◆ PROVIDED DATA ◆
┄┄┄┄┄┄┄┄┄┄┄┄┄┄┄┄┄┄┄┄

File: src/rtl/sat_mac_pkg.sv
package sat_mac_pkg;

  // Strobes passed from control to datapath, already prioritised.
  typedef struct packed {
    logic clr;
    logic mac;
    logic word;
    logic sat;
    logic ldHi;
    logic ldLo;
  } macCtl_t;

  localparam int DEF_WORD_W  = 32;
  localparam int DEF_HALF_W  = 16;
  localparam int DEF_CLAMP_W = 48;

endpackage

File: src/rtl/sat_mac_ctrl.sv
module sat_mac_ctrl
  import sat_mac_pkg::*;
(
  input  logic    opValid,
  input  logic    opWord,
  input  logic    satEn,
  input  logic    accClear,
  input  logic    loadHi,
  input  logic    loadLo,
  output macCtl_t ctl
);

  // Priority: clear, then operation, then the word loads.
  always_comb begin
    ctl      = '0;
    ctl.clr  = accClear;
    ctl.mac  = opValid & ~accClear;
    ctl.word = opWord;
    ctl.sat  = satEn;
    ctl.ldHi = loadHi & ~accClear & ~opValid;
    ctl.ldLo = loadLo & ~accClear & ~opValid;
  end

endmodule

File: src/rtl/sat_mac_clamp.sv
module sat_mac_clamp #(
  parameter int WORD_W  = 32,
  parameter int CLAMP_W = 48
) (
  input  logic [2*WORD_W-1:0] sumIn,
  input  logic                isWord,
  input  logic                satOn,
  output logic [2*WORD_W-1:0] sumOut
);

  localparam int ACC_W    = 2 * WORD_W;
  localparam int KEEP_W   = CLAMP_W - 1 - WORD_W;  // high-word bits kept when positive
  localparam int ONES_W   = ACC_W - CLAMP_W;       // high-word bits forced when negative
  localparam logic [WORD_W-1:0] POS_MASK = WORD_W'((64'd1 << KEEP_W) - 64'd1);
  localparam logic [WORD_W-1:0] NEG_FILL = ~WORD_W'((64'd1 << (WORD_W - ONES_W)) - 64'd1);
  localparam logic [ACC_W-1:0]  POS_LIM  = {{(WORD_W + 1){1'b0}}, {(WORD_W - 1){1'b1}}};
  localparam logic [ACC_W-1:0]  NEG_LIM  = {{(WORD_W + 1){1'b1}}, {(WORD_W - 1){1'b0}}};
  localparam logic [WORD_W-1:0] MARK_HI  = WORD_W'(1);

  logic [WORD_W-1:0] sumHi;
  logic [WORD_W-1:0] sumLo;
  logic              sumNeg;
  logic              overTop;
  logic              underBot;

  assign sumHi    = sumIn[ACC_W-1:WORD_W];
  assign sumLo    = sumIn[WORD_W-1:0];
  assign sumNeg   = sumIn[ACC_W-1];
  assign overTop  = $signed(sumIn) > $signed(POS_LIM);
  assign underBot = $signed(sumIn) < $signed(NEG_LIM);

  always_comb begin
    sumOut = sumIn;
    if (satOn) begin
      if (!isWord) begin
        if (sumNeg) sumOut = {sumHi | NEG_FILL, sumLo};
        else        sumOut = {sumHi & POS_MASK, sumLo};
      end else if (underBot) begin
        sumOut = {MARK_HI, NEG_LIM[WORD_W-1:0]};
      end else if (overTop) begin
        sumOut = {MARK_HI, POS_LIM[WORD_W-1:0]};
      end
    end
  end

endmodule

File: src/rtl/sat_mac_dp.sv
module sat_mac_dp
  import sat_mac_pkg::*;
#(
  parameter int WORD_W  = 32,
  parameter int HALF_W  = 16,
  parameter int CLAMP_W = 48
) (
  input  logic              clk,
  input  logic              rstN,
  input  macCtl_t           ctl,
  input  logic [WORD_W-1:0] opA,
  input  logic [WORD_W-1:0] opB,
  input  logic [WORD_W-1:0] loadData,
  output logic [WORD_W-1:0] accHi,
  output logic [WORD_W-1:0] accLo
);

  localparam int ACC_W = 2 * WORD_W;

  logic [ACC_W-1:0] longA, longB, wordA, wordB;
  logic [ACC_W-1:0] mulA, mulB, product, rawSum, clipSum;

  // Sign extension for each form.
  assign longA = {{WORD_W{opA[WORD_W-1]}}, opA};
  assign longB = {{WORD_W{opB[WORD_W-1]}}, opB};
  assign wordA = {{(ACC_W - HALF_W){opA[HALF_W-1]}}, opA[HALF_W-1:0]};
  assign wordB = {{(ACC_W - HALF_W){opB[HALF_W-1]}}, opB[HALF_W-1:0]};

  assign mulA    = ctl.word ? wordA : longA;
  assign mulB    = ctl.word ? wordB : longB;
  assign product = mulA * mulB;            // low ACC_W bits of the signed product
  assign rawSum  = {accHi, accLo} + product;

  sat_mac_clamp #(
    .WORD_W (WORD_W),
    .CLAMP_W(CLAMP_W)
  ) uClamp (
    .sumIn (rawSum),
    .isWord(ctl.word),
    .satOn (ctl.sat),
    .sumOut(clipSum)
  );

  always_ff @(posedge clk or negedge rstN) begin
    if (!rstN) begin
      accHi <= '0;
      accLo <= '0;
    end else if (ctl.clr) begin
      accHi <= '0;
      accLo <= '0;
    end else if (ctl.mac) begin
      accHi <= clipSum[ACC_W-1:WORD_W];
      accLo <= clipSum[WORD_W-1:0];
    end else begin
      if (ctl.ldHi) accHi <= loadData;
      if (ctl.ldLo) accLo <= loadData;
    end
  end

endmodule

File: src/rtl/sat_mac_unit.sv
module sat_mac_unit
  import sat_mac_pkg::*;
#(
  parameter int WORD_W  = DEF_WORD_W,
  parameter int HALF_W  = DEF_HALF_W,
  parameter int CLAMP_W = DEF_CLAMP_W
) (
  input  logic              clk,
  input  logic              rstN,
  input  logic              opValid,
  input  logic              opWord,
  input  logic [WORD_W-1:0] opA,
  input  logic [WORD_W-1:0] opB,
  input  logic              satEn,
  input  logic              accClear,
  input  logic              loadHi,
  input  logic              loadLo,
  input  logic [WORD_W-1:0] loadData,
  output logic [WORD_W-1:0] accHi,
  output logic [WORD_W-1:0] accLo
);

  macCtl_t ctl;

  sat_mac_ctrl uCtrl (
    .opValid (opValid),
    .opWord  (opWord),
    .satEn   (satEn),
    .accClear(accClear),
    .loadHi  (loadHi),
    .loadLo  (loadLo),
    .ctl     (ctl)
  );

  sat_mac_dp #(
    .WORD_W (WORD_W),
    .HALF_W (HALF_W),
    .CLAMP_W(CLAMP_W)
  ) uDp (
    .clk     (clk),
    .rstN    (rstN),
    .ctl     (ctl),
    .opA     (opA),
    .opB     (opB),
    .loadData(loadData),
    .accHi   (accHi),
    .accLo   (accLo)
  );

endmodule

File: config.mk
export PLATFORM = sky130hd
export DESIGN_NAME = sat_mac_unit
export DESIGN_NICKNAME = d
export VERILOG_FILES = /design/src/rtl/sat_mac_pkg.sv /design/src/rtl/sat_mac_ctrl.sv /design/src/rtl/sat_mac_clamp.sv /design/src/rtl/sat_mac_dp.sv /design/src/rtl/sat_mac_unit.sv
export SDC_FILE = /design/constraint.sdc
export NUM_CORES = 2
export LEC_CHECK = 0
export BUFFER_PORTS_ARGS = -buffer_cell sky130_fd_sc_hd__buf_2
export CAP_MARGIN = 15
export CELL_PAD_IN_SITES_DETAIL_PLACEMENT = 1
export CELL_PAD_IN_SITES_GLOBAL_PLACEMENT = 2
export CORE_MARGIN = 2
export CORE_UTILIZATION = 39
export CTS_BUF_LIST = sky130_fd_sc_hd__clkbuf_4 sky130_fd_sc_hd__clkbuf_8
export CTS_CLUSTER_DIAMETER = 40
export DETAILED_ROUTE_END_ITERATION = 12
export PLACE_DENSITY = 0.93
export SYNTH_ARGS = -nofsm -noshare
export SYNTH_HDL_FRONTEND = slang
export SYNTH_HIERARCHICAL = 1
export SYNTH_SLANG_ARGS = --single-unit
File: constraint.sdc
create_clock -name clk -period 7 [get_ports clk]
set_input_delay 1.05 -clock clk [delete_from_list [all_inputs] [get_ports clk]]
set_output_delay 1.05 -clock clk [all_outputs]
set_load 0.01 [all_outputs]
==> metrics.yaml <==
outcome:
  outcome: "complete, but fails checks"
  violations: "negative setup slack"
worst_setup_path:
  max_stage_delay_ps: 620
  crit_required_ps: 7210
  r2r-start: "uDp/accHi[5]$_DFFE_PN0P_"
  cp_common_cell: "fa_1"
  crit_path_end_kind: "flip-flop"
  regToRegEndpoint: "uDp/accLo[28]$_DFFE_PN0P_"
  worstSetupStartpointType: "primary input"
  r2r_setup_slack_ps: -1370
  cp_max_fo: 21
  reg2regPathDepth: 30
  cp_slowest_cell: "fa_1"
  worst-setup-path-type: "primary input to flip-flop"
  critical_path_arrival_ps: 12380
synthesis:
  synth_area_leaders: "fa_1, inv_1, ha_1"
  synth_common_cells: "inv_1, fa_1, nand2_1, and2_1, nor2_1"
  async_flop_share_pct: 100
  synth_edf_count: 0
  yosysSeqAreaShare_pct: 3.11
  yosys.area.top_type: "fa_1"
  ys_types: 73
  syn_area_mm2: 0.0515
  synth_nets: 7374
  synthCells: 5533
  yosysMostFrequentCell: "inv_1"
  synth_flop_cell: "dfrtp_1"
  yosysTopAreaCellShare_pct: 55.7
  avgSynthCellArea_um2: 9.31
  synth.ff_latch_count: 64
  yosys_warnings: 6
floorplan:
  start_util_pct: 39.2
  die_w_um: 367
  pin_count: 168
  core_area_mm2: 0.131
  dieArea_mm2: 0.135
  die-height_um: 367
  rows: 133
timing:
  tightest_slew_ps: 965
  min_period_ps: 12170
  max_freq_mhz: 82.2
  hold_violations: 0
  fin_skew_ps: 19.5
  grt_setup_unrepaired: "true"
  maxSlewHeadroom_pct: 35.7
  period_share_pct: 174
  fin_ws_ps: -5170
  setup_viol: 64
  drv_slew: 0
clock_tree:
  worstSkewPairLatency_ps: 370
  clock_path_buffers: 2
  cts_htree_levels: 3
  path_clk_slew_ps: 80
  cts_hold_buf: 0
  cts_root_buf: "clkbuf_8"
  cts_made_buffers: 9
  cts_tree: "done"
  clock_sinks: 64
finish:
  fin_nets: 8223
  area_growth_pct: 22.2
  drive_gt1_share_pct: 22.2
  fill_cells: 14883
routing:
  first_pass_iters: 7
  drt_iter0_drc: 5356
  route.detailed.drc: 0
  highest_layer: "met5"
  avgViaCountPerCell: 5.82
  wl_met1_mm: 81.9
  wl_met3_mm: 31.0
  routed_wirelength_mm: 257
  wl_per_cell_um: 31.6
  vias: 47421
  wl_met2_mm: 115
  ant_nets: 0
global_routing:
  grt.total_usage_pct: 35.2
  grt_pass1_vias: 53833
  grt_max_degree: 74
  grt_pass1_wl_mm: 350
  grt_overflow: 0
  antenna_found_initial: 25
placed_design:
  io_buffers: 167
  place_ws_ps: -5060
  dp_hpwl_mm: 195
  gp_congestion: 0.995
hold_path:
  worstHoldStart: "uDp/accLo[0]$_DFFE_PN0P_"
  hold_class: "flip-flop to flip-flop"
  min_to: "uDp/accLo[0]$_DFFE_PN0P_"
  holdPathStages: 4
run:
  max_cap_violations: 0
worst max path at each step:
stage                     slack (ps)  startpoint  depth (start not counted)                        end
after floorplan                -4060      opWord                         42   uDp/accHi[6]$_DFFE_PN0P_
after global placement         -4650      opWord                         42  uDp/accHi[25]$_DFFE_PN0P_
after detailed placement       -5060      opWord                         43  uDp/accHi[22]$_DFFE_PN0P_
after CTS                      -4120      opWord                         40  uDp/accHi[22]$_DFFE_PN0P_
after global routing           -5140      opWord                         46  uDp/accLo[28]$_DFFE_PN0P_
final                          -5170     opB[15]                         45  uDp/accLo[28]$_DFFE_PN0P_
area by class of cell:
cell class / instances / area (µm²) / share of cell area, %
Clock buffer: 10 / 138 / 0.219
Antenna cell: 7 / 17.5 / 0.0278
Clock inverter: 4 / 22.5 / 0.0358
Timing Repair Buffer: 1088 / 8780 / 14.0
Sequential cell: 64 / 1600 / 2.54
Multi-Input combinational cell: 3679 / 44400 / 70.5
Tap cell: 1755 / 2200 / 3.49
Inverter: 1540 / 5790 / 9.20
cells by family (layout without fill, tap and decap cells):
kind of cell,Yosys count,after routing,synth area share [%]
buf+inv,1791,2642,13.1
fa+ha+maj,1737,1737,63.1
simple gates,1356,1357,12.4
compound gates,414,414,5.15
xor+xnor,105,105,1.79
mux,66,66,1.29
flops,64,64,3.11
other cells,0,7,0
critical path, delay by kind of cell:
family	cells	cell delay, ps
buf+inv	15	2260
fa+ha+maj	11	5140
xor+xnor	1	130
simple gates	7	1590
compound gates	11	2160
flip-flops by register name (all words and copies together), names as in the netlist:
| signal | cells |
|---|---|
| uDp/accHi | 32 |
| uDp/accLo | 32 |
per-stage QoR:
step | hold slack [ps] | instance area (µm²) | cells | util, % | TNS, ps
after floorplan | 686 | 51600 | 5533 | - | -255370
after global placement | 688 | 60800 | 8057 | 46.3 | -292200
after detailed placement | 706 | 60800 | 8057 | 46.3 | -318600
after CTS | 723 | 61800 | 8104 | 47.1 | -259960
after global routing | 809 | 62900 | 8142 | 47.9 | -318850
final | 726 | 62900 | 8147 | 47.9 | -318080
repair_timing:
action,in CTS,in global routing
pin swaps,126,142
endpoints found under the setup margin,64,64
gates cloned,2,6
buffers inserted,32,31
gates resized for setup,158,207
placed cells by master, fill, tap and decap left out, types with 8 or more instances in the layout:
| cell type | n |
|---|---|
| inv_1 | 1495 |
| fa_1 | 1344 |
| buf_4 | 830 |
| nand2_1 | 500 |
| and2_1 | 411 |
| nor2_1 | 313 |
| ha_1 | 286 |
| buf_2 | 164 |
| a21oi_1 | 125 |
| fa_2 | 89 |
| xnor2_1 | 76 |
| buf_12 | 66 |
| a21o_1 | 65 |
| mux2i_1 | 64 |
| dfrtp_1 | 64 |
| a21oi_2 | 43 |
| inv_2 | 43 |
| o21a_1 | 38 |
| o21ai_0 | 27 |
| nand4_1 | 26 |
| xor2_1 | 23 |
| o21ai_2 | 20 |
| buf_6 | 18 |
| o21ai_1 | 17 |
| ha_4 | 17 |
| nand3_1 | 15 |
| o21bai_1 | 13 |
| clkbuf_8 | 10 |
| and2_4 | 9 |
| nand2_2 | 9 |
| nor2_2 | 9 |
| a21oi_4 | 8 |
layer usage:
metal	global-route usage, %	vias up
li1	-	17567
met1	39.4	24119
met2	57.6	3905
met3	10.0	1794
met4	25.4	36
met5	0.249	-
Power is not shown: default switching activity piles up to over one toggle a cycle in this logic, so the estimate is an artifact.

┄┄┄┄┄┄┄┄┄┄┄┄┄┄┄┄┄┄┄┄

◆ TASK STATEMENT ◆
Filter the records above and return every line that holds the word "signed".

◆ COMPLETED TASK ◆
  assign overTop  = $signed(sumIn) > $signed(POS_LIM);
  assign underBot = $signed(sumIn) < $signed(NEG_LIM);
  assign product = mulA * mulB;            // low ACC_W bits of the signed product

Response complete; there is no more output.